A congressional hearing on sports betting is being scheduled for next week in Washington, D.C., with the NFL among those invited to testify, sources told ESPN.
The House Judiciary Committee will tentatively hold the hearing June 26, unless circumstances force it to be rescheduled.
The hearing will take place roughly six weeks after the United States Supreme Court struck down the Professional and Amateur Sports Protection Act of 1992 (PASPA), the federal prohibition that had restricted state-sponsored sports betting to a handful of states, with only Nevada being allowed to accept bets on single games.
The Senate Judiciary Committee and the Senate Commerce Committee also are examining the issue.

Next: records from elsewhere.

$ cat config.mk
export PLATFORM = sky130hd
export DESIGN_NAME = baccarat_round_ctrl
export DESIGN_NICKNAME = d
export VERILOG_FILES = /design/src/rtl/baccarat_round_ctrl.sv
export SDC_FILE = /design/constraint.sdc
export NUM_CORES = 1
export LEC_CHECK = 0
export BUFFER_PORTS_ARGS = -buffer_cell sky130_fd_sc_hd__buf_4
export CAP_MARGIN = 30
export CELL_PAD_IN_SITES_DETAIL_PLACEMENT = 0
export CELL_PAD_IN_SITES_GLOBAL_PLACEMENT = 2
export CORE_MARGIN = 5
export CORE_UTILIZATION = 31
export DETAILED_ROUTE_END_ITERATION = 16
export PLACE_DENSITY_LB_ADDON = 0.1
export SLEW_MARGIN = 0
export SYNTH_ARGS = -nofsm -noshare
export SYNTH_HDL_FRONTEND = slang
export SYNTH_SLANG_ARGS = --single-unit
export TNS_END_PERCENT = 100
$ cat constraint.sdc
create_clock -name clk -period 2.6 [get_ports clk]
set_input_delay 0 -clock clk [delete_from_list [all_inputs] [get_ports clk]]
set_output_delay 0 -clock clk [all_outputs]
set_load 0.05 [all_outputs]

Sen. Orrin Hatch (R-Utah) has announced that he is working on sports betting legislation focused on protecting the integrity of sports. Sources told ESPN that part of Hatch's initiative is centered on strengthening the Sports Bribery Act, a federal law that was not impacted by the Supreme Court decision.
Last week, a spokesperson for the Senate Commerce Committee confirmed to ESPN that sports betting has been discussed, but said there were no plans for any hearings on the issue at this time.
The NFL was one of five plaintiffs in a suit against New Jersey's efforts to allow legal sports betting at the state's casinos and racetracks. The case lasted nearly six years, before the Supreme Court ruled in favor of New Jersey on May 14 and invalidated PASPA.
The NFL said it would look to Congress to create a framework for sports betting. The league has been working with Hatch's office.
NFL senior vice president of public policy and government affairs Jocelyn Moore is representing the NFL's lobbying efforts in Washington, D.C. Moore is a former deputy staff director of the Senate Finance Committee.
American Gaming Association president and CEO Geoff Freeman also is expected to testify. Freeman recently announced that he will be leaving his post with the AGA to join the Grocery Manufacturers Association as president and CEO. He will remain with the AGA through July.
Since the Supreme Court ruling, Delaware and New Jersey have begun offering Las Vegas-style sports betting. Mississippi and West Virginia are expected to open for business at some point this summer.